This is a case study to exercise model building techniques using logistical regression.
The data set contains several parameters which are considered important during the application for Masters Programs.There are 400 observations and 9 total variables. This dataset is from kaggle (https://www.kaggle.com/datasets/mohansacharya/graduate-admissions) and the way that the data was collected has not been specified. The data was also uploaded to github (https://raw.githubusercontent.com/JackRoss10089/STA-321/main/Admission_Predict.csv). When applying to graduate school many important factors are considered. For this simple logistical regression, we will focus on the relationship between research experience and undergraduate GPA. The parameters included are:
The practical question analyzes the relationship between a given graduate school applicant’s research experience and their undergraduate gpa.

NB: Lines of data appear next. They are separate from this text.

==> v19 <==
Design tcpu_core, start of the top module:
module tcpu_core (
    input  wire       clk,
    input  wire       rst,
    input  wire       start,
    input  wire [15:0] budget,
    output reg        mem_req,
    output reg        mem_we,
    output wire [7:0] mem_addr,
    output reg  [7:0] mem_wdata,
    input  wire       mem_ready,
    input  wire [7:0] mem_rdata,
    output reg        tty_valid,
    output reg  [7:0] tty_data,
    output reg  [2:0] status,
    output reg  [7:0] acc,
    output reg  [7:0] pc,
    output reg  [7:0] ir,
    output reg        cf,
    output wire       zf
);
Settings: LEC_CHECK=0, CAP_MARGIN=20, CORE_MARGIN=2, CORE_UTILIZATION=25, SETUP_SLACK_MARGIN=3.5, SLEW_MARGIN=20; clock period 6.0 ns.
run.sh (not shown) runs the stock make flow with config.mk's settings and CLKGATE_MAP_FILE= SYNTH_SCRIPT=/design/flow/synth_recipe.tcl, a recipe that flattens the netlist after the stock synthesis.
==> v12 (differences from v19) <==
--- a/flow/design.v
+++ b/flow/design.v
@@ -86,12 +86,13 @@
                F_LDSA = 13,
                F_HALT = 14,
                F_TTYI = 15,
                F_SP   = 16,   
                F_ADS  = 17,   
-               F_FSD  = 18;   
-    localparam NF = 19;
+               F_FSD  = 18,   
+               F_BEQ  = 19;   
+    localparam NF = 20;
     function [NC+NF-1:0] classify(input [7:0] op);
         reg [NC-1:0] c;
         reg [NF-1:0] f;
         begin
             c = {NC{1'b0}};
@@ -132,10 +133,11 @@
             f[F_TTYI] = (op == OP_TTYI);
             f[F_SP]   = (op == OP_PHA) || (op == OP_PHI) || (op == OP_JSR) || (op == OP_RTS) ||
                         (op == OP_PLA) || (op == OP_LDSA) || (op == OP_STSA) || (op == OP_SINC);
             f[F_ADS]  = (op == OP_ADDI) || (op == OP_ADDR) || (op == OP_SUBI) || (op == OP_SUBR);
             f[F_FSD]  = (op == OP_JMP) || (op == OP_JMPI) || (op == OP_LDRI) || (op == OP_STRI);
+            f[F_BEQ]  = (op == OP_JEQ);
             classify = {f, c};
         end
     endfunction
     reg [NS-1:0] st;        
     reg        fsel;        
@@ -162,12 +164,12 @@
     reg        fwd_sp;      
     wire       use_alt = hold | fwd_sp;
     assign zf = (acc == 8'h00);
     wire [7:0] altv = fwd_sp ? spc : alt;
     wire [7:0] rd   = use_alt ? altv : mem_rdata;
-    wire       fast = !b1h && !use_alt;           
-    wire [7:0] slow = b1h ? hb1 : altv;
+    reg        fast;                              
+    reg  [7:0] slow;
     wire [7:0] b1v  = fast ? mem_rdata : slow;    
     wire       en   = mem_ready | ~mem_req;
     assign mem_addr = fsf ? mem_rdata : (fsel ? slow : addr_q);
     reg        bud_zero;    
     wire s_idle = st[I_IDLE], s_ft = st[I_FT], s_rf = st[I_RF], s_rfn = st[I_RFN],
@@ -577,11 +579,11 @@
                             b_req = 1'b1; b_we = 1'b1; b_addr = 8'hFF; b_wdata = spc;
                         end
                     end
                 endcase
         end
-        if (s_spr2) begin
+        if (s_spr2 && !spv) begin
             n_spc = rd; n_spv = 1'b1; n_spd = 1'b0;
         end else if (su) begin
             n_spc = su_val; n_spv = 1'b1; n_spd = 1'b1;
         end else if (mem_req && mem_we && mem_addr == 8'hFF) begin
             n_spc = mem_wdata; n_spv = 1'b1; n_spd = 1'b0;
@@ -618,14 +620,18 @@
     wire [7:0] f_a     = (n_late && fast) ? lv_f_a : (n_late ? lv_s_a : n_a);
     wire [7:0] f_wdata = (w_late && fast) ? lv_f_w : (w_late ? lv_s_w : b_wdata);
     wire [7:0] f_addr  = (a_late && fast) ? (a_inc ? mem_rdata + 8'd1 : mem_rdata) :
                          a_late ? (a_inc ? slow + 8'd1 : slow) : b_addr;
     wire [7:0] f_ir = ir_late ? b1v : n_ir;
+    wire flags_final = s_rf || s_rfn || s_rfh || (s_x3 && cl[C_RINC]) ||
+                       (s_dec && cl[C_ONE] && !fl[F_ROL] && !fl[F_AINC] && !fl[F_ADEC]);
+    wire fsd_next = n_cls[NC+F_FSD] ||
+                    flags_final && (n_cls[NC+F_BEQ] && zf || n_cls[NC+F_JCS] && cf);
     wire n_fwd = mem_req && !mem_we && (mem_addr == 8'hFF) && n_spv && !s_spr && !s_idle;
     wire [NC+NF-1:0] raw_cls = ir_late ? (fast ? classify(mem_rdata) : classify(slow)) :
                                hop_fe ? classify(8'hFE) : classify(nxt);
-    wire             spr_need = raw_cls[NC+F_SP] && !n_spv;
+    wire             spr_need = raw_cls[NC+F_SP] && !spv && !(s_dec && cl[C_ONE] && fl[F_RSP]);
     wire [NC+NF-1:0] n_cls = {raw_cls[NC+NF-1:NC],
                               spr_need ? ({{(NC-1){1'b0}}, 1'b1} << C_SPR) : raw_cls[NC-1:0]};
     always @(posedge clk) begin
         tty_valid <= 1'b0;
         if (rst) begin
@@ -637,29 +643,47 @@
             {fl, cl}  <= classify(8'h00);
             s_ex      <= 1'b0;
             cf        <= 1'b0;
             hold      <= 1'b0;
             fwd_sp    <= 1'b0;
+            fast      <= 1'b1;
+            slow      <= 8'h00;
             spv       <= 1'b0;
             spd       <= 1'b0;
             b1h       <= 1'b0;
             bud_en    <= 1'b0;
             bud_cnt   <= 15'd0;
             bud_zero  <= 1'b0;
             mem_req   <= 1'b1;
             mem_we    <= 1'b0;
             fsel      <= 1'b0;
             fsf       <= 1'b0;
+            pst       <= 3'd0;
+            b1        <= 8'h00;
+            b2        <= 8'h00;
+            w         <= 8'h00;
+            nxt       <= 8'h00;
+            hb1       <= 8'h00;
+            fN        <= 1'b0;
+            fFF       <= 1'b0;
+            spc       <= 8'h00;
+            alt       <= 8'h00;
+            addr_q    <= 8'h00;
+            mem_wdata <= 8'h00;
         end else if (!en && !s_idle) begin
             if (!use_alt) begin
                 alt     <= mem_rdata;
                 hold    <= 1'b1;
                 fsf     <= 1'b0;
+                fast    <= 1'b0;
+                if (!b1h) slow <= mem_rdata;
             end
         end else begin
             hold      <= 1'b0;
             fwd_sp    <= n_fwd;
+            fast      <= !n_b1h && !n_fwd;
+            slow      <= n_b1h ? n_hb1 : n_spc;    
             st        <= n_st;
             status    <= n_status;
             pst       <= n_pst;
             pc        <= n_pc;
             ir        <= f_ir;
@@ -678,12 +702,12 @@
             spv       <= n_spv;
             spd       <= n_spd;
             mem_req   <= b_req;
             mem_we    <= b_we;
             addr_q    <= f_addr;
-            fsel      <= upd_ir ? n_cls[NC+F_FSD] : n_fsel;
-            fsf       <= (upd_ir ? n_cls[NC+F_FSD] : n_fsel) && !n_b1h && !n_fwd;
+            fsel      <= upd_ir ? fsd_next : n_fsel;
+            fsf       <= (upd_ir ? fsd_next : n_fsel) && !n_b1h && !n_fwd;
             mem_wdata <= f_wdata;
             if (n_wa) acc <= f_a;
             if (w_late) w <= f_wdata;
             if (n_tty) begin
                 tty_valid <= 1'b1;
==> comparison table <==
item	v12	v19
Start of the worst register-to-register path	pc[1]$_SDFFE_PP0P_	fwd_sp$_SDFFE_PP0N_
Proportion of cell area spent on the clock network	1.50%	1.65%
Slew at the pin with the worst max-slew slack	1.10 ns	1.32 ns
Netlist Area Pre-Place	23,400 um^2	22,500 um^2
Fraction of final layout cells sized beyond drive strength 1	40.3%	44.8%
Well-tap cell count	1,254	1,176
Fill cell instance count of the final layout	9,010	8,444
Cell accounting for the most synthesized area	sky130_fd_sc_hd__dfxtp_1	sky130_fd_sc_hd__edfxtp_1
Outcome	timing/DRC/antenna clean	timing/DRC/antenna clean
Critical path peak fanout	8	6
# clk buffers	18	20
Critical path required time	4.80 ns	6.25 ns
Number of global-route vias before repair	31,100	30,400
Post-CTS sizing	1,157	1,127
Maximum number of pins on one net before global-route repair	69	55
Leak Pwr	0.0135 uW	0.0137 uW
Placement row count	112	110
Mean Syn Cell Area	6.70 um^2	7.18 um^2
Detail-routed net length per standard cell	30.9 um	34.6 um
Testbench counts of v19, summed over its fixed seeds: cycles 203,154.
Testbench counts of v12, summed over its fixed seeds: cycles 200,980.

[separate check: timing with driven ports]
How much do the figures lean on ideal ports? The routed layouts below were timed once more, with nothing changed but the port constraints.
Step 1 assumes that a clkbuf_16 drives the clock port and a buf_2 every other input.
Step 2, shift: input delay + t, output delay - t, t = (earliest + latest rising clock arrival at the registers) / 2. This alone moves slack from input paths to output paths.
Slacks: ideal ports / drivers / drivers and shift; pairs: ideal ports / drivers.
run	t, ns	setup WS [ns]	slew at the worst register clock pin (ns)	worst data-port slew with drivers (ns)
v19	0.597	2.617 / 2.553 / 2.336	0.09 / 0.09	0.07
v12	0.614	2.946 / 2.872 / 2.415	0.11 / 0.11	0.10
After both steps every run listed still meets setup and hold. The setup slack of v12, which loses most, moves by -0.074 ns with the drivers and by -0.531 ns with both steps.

To begin analysis, first it is necessary to evaluate the variables in the data set and choose which variables can be used to build the model.
Now that the data only contains the binary response variable Research and the explanatory variable CGPA (undergraduate GPA), we can build the simple logistic regression model. First we will complete the exploratory data analysis by checking for extreme skew in the relationship between the two variables.

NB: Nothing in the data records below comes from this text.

Source: an optimization exercise on an open RTL-to-GDS flow (aim: small area, a short achievable clock period and few clock cycles per item). Production flows keep margins and buffers that such runs may drop. The RTL was checked by simulation tests, not by an equivalence proof against the original design.

[flow/run.sh]
#!/bin/bash
# synth_recipe.tcl (not shown) runs the flow's synth.tcl, then flattens the netlist and writes it again
# the make line also repeats each setting of config.mk as NAME=value (left out here)
make -C /OpenROAD-flow-scripts/flow DESIGN_CONFIG=/design/flow/config.mk WORK_HOME=/design/flow/orfs CLKGATE_MAP_FILE= SYNTH_SCRIPT=/design/flow/synth_recipe.tcl finish
[flow/config.mk]
export PLATFORM = sky130hd
export DESIGN_NAME = amy_num
export DESIGN_NICKNAME = amy_num
export VERILOG_FILES = /design/flow/design.v
export SDC_FILE = /design/flow/constraint.sdc
export NUM_CORES = 4
export LEC_CHECK = 0
export CAP_MARGIN = 20
export CORE_MARGIN = 2
export CORE_UTILIZATION = 40
export SLEW_MARGIN = 20
[flow/constraint.sdc]
create_clock -name core_clock -period 14.0 [get_ports {clk}]
set_input_delay 2.8000 -clock core_clock [delete_from_list [all_inputs] [get_ports {clk}]]
set_output_delay 2.8000 -clock core_clock [all_outputs]
set_load 0.01 [all_outputs]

## Warning in max(density(admissions0$CGPA)$Research0): no non-missing arguments to
## max; returning -Inf
Based upon the output in the histogram, no transformation of CGPA is required. Therefore, we can proceed with building the model.
| Estimate | Std. Error | z value | Pr(>|z|) | |
|---|---|---|---|---|
| (Intercept) | -19.881775 | 2.1977304 | -9.046503 | 0 |
| CGPA | 2.342411 | 0.2567435 | 9.123544 | 0 |
## Waiting for profiling to be done...
| Estimate | Std. Error | z value | Pr(>|z|) | 2.5 % | 97.5 % | |
|---|---|---|---|---|---|---|
| (Intercept) | -19.881775 | 2.1977304 | -9.046503 | 0 | -24.386295 | -15.753195 |
| CGPA | 2.342411 | 0.2567435 | 9.123544 | 0 | 1.860313 | 2.868861 |
From the above table, we can see that CGPA is positively associated with students who have research experience since β1=2.342411 with a p-value close to 0. The 95% confidence interval [1.860313, 2.868861]. This is generally observed in academic settings as students who achieve a higher GPA are generally more likely to pursue extra-curricular research opportunities.

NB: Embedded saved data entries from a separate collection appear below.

What follows belongs to an exercise in optimizing a design on an open flow for small area, a short achievable clock period and few clock cycles per item; a production flow would make more cautious choices. Function was checked by simulation only, so behaviour that the tests miss may differ from the original.

$ cat flow/design.v
module lbp_pixel_unit (
    input  wire         clk,
    input  wire         rst,
    input  wire         in_valid,
    output wire         in_ready,
    input  wire [7:0]   in_cen,       
    input  wire [511:0] in_samples,   
    input  wire [7:0]   in_p,         
    input  wire [63:0]  in_band,      
    input  wire         in_rule,      
    input  wire         in_order,     
    input  wire [1:0]   in_post,      
    output wire         out_valid,
    input  wire         out_ready,
    output wire [7:0]   out_code,
    output wire [3:0]   out_ecode
);
    reg  [1:0] ph;          
    reg        rv;          
    reg        ov;          
    wire       oslot = ~ov | out_ready;
    wire       slot  = ~rv | oslot;
    wire       last = (ph == 2'd2) | ((ph == 2'd0) & ~in_rule);
    assign in_ready = slot & last;
    wire       take = in_valid & in_ready;
    reg         m_s;
    reg  [10:0] m_e;
    reg  [53:0] m_sig;
    reg         m_up;
    reg         m_z;
    wire        a_s, a_up, a_z;
    wire [10:0] a_e;
    wire [53:0] a_sig;
    lbp_one_pm_b u_add (.b(in_band[62:0]), .sub(ph == 2'd0),
                        .s(a_s), .e(a_e), .sig(a_sig), .up(a_up), .z(a_z));
    wire        m_shift = (ph == 2'd1) & ~m_sig[53] & ~m_z;
    always @(posedge clk) begin
        if (rst) begin
            ph <= 2'd0;
            rv <= 1'b0;
            ov <= 1'b0;
        end else begin
            if (!in_valid)           ph <= 2'd0;
            else if (ph == 2'd0)     ph <= in_rule ? 2'd1 : 2'd0;
            else if (ph == 2'd1)     ph <= m_shift ? 2'd1 : 2'd2;
            else if (slot)           ph <= 2'd0;
            if (take)                rv <= 1'b1;
            else if (oslot)          rv <= 1'b0;
            if (rv & oslot)          ov <= 1'b1;
            else if (out_ready)      ov <= 1'b0;
        end
    end
    always @(posedge clk) begin
        if (m_shift) begin
            m_sig <= {m_sig[52:0], 1'b0};
            m_e   <= m_e - 11'd1;
        end else begin
            m_s   <= a_s;
            m_e   <= a_e;
            m_sig <= a_sig;
            m_up  <= a_up;
            m_z   <= a_z;
        end
    end
    wire b_illegal = (in_band[63] & (in_band[62:0] != 63'd0)) | (in_band[62:52] == 11'h7ff);
    wire [2:0] ecode_n = (in_post == 2'd3)            ? 3'd4 :
                         (in_p == 8'd0)               ? 3'd1 :
                         (in_rule & b_illegal)        ? 3'd1 :
                         (in_p > 8'd8)                ? 3'd2 : 3'd0;
    reg [2:0] ck_n;
    integer j;
    always @* begin
        ck_n = 3'd0;
        for (j = 1; j < 8; j = j + 1)
            if (in_cen[j]) ck_n = j[2:0];
    end
    wire [7:0]  cn_n  = in_cen << (3'd7 - ck_n);
    wire        cz_n  = (in_cen == 8'd0);
    wire [62:0] cenf  = cz_n ? 63'd0 : {11'd1023 + {8'd0, ck_n}, cn_n[6:0], 45'd0};
    wire [7:0]  cb = {cn_n[6:0], 1'b0};
    wire [3:0]  bo_n, bt_n;
    wire [2:0]  bn_n;
    genvar q;
    generate
        for (q = 0; q < 4; q = q + 1) begin : benc
            wire hi  = (q == 3) ? 1'b0 : cb[2*q+2];
            wire mid = cb[2*q+1];
            wire lo  = cb[2*q];
            assign bo_n[q] = mid ^ lo;
            assign bt_n[q] = hi ? (~mid & ~lo) : (mid & lo);
            if (q < 3) begin : neg
                assign bn_n[q] = hi;
            end
        end
    endgenerate
    reg  [6:0]  cn_r;
    reg  [3:0]  bo_r, bt_r;
    reg  [2:0]  bn_r;
    reg  [2:0]  ck_r;
    reg         cz_r;
    always @(posedge clk) begin
        cn_r <= cn_n[6:0];
        bo_r <= bo_n;
        bt_r <= bt_n;
        bn_r <= bn_n;
        ck_r <= ck_n;
        cz_r <= cz_n;
    end
    wire [62:0] bound;      
    lbp_cen_mul u_mul (.cn(cn_r), .bo(bo_r), .bt(bt_r), .bn(bn_r), .ck(ck_r), .z(cz_r | m_z),
                       .e(m_e), .t(m_sig[53:1]), .up(m_up), .y(bound));
    wire        bz   = cz_r | m_z;
    wire        lneg = m_s & ~bz;           
    wire [62:0] xv   = (ph == 2'd0) ? cenf : bound;
    wire        xz   = (ph == 2'd0) ? cz_n : bz;
    wire [1:0]  mode = (ph == 2'd2) ? 2'd2 : ((ph == 2'd1) & lneg) ? 2'd1 : 2'd0;
    wire        cin  = (mode == 2'd0);
    wire [7:0] bits;
    genvar g;
    generate
        for (g = 0; g < 8; g = g + 1) begin : smp
            wire [63:0] s    = in_samples[64*g +: 64];
            wire        n    = s[63];
            wire        mz   = (s[51:0] == 52'd0);
            wire        nan  = (s[62:52] == 11'h7ff) & ~mz;
            wire        zero = (s[62:52] == 11'd0) & mz;
            wire [63:0] sum  = {1'b0, s[62:0]} + {1'b0, ~xv} + {63'd0, cin};
            wire        c    = sum[63];
            assign bits[g] = ~nan & ((mode == 2'd0) ? ((~n & c) | (n & zero & xz)) :
                                     (mode == 2'd1) ? (~n | ~c) :
                                                      (n | ~c));
        end
    endgenerate
    reg  [7:0] lo_r;
    always @(posedge clk)
        if (ph == 2'd1) lo_r <= bits;
    wire [7:0] bits_f = (ph == 2'd2) ? (bits & lo_r) : bits;
    reg  [7:0] r_bits;
    reg  [2:0] r_ecode;
    reg  [3:0] r_p;
    reg        r_order;
    reg  [1:0] r_post;
    wire [7:0] pmask = 8'hff >> (4'd8 - in_p[3:0]);
    always @(posedge clk) begin
        if (take) begin
            r_bits  <= bits_f & pmask;
            r_ecode <= ecode_n;
            r_p     <= in_p[3:0];
            r_order <= in_order;
            r_post  <= in_post;
        end
    end
    wire [7:0] rev = {r_bits[0], r_bits[1], r_bits[2], r_bits[3],
                      r_bits[4], r_bits[5], r_bits[6], r_bits[7]};
    wire [7:0] v   = r_order ? r_bits : (rev >> (4'd8 - r_p));
    wire [7:0] ri_code;
    wire [7:0] u_code;
    lbp_rimin8 u_rimin (.v(v), .p(r_p), .y(ri_code));
    lbp_ucls8  u_ucls  (.v(v), .p(r_p), .y(u_code));
    wire [7:0] code_n = (r_ecode != 3'd0) ? 8'd0 :
                        (r_post == 2'd1)  ? ri_code :
                        (r_post == 2'd2)  ? u_code : v;
    reg  [7:0] o_code;
    reg  [2:0] o_ecode;
    always @(posedge clk)
        if (rv & oslot) begin
            o_code  <= code_n;
            o_ecode <= r_ecode;
        end
    assign out_valid = ov;
    assign out_ecode = {1'b0, o_ecode};
    assign out_code  = o_code;
endmodule
module lbp_rimin8 (
    input  wire [7:0] v,
    input  wire [3:0] p,
    output wire [7:0] y
);
    wire [7:0] r [0:7];
    genvar k;
    generate
        for (k = 0; k < 8; k = k + 1) begin : rot
            if (k == 0) begin : r0
                assign r[k] = v;
            end else begin : rk
                assign r[k] = (k < p) ? ((v << k) | (v >> (8 - k))) : v;
            end
        end
    endgenerate
    wire [7:0] a0 = (r[1] < r[0]) ? r[1] : r[0];
    wire [7:0] a1 = (r[3] < r[2]) ? r[3] : r[2];
    wire [7:0] a2 = (r[5] < r[4]) ? r[5] : r[4];
    wire [7:0] a3 = (r[7] < r[6]) ? r[7] : r[6];
    wire [7:0] b0 = (a1 < a0) ? a1 : a0;
    wire [7:0] b1 = (a3 < a2) ? a3 : a2;
    assign y = (b1 < b0) ? b1 : b0;
endmodule
module lbp_ucls8 (
    input  wire [7:0] v,
    input  wire [3:0] p,
    output wire [7:0] y
);
    wire [6:0] t = v[6:0] ^ v[7:1];
    wire [2:0] n = t[0] + t[1] + t[2] + t[3] + t[4] + t[5] + t[6];
    assign y = (n <= 3'd2) ? v : {4'd0, p} + 8'd1;
endmodule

A common interpretation of this model is by using the odds ratio. Next we will convert the estimated regression coefficients to the odds ratio.
| Estimate | Std. Error | z value | Pr(>|z|) | odds.ratio | |
|---|---|---|---|---|---|
| (Intercept) | -19.881775 | 2.1977304 | -9.046503 | 0 | 0.00000 |
| CGPA | 2.342411 | 0.2567435 | 9.123544 | 0 | 10.40629 |
The odds ratio associated with CGPA is 10.406 meaning that as the CGPA increases by one unit, the odds of having research experience increase by about 104%. This is a significant relationship between CGPA and Research experience in this setting.
Next, we generate the probability curve and the rate of change in success probability.
The left-hand side plot in the above figure is the standard S curve representing how the probability of having research experience increases as the CGPA increases. After diving deeper to see the rate of change in the probability of having research experience, we obtain the curve on the right-hand side that indicates that the rate of change in the probability of having research experience increases when CGPA is less than 8.5 and decreases when CGPA is greater than 8.5. The turning point is about 8.5.
Overall, this case study models real world parameters for incoming graduate students. In particular, this model is designed to assess the relationship between research experience and college GPA. This model has demonstrated that there is a statistically significant relationship between these two vraibles. This relationship precisely implies that as GPA increases by one unit, a student is about 10 times more likely to have research experience.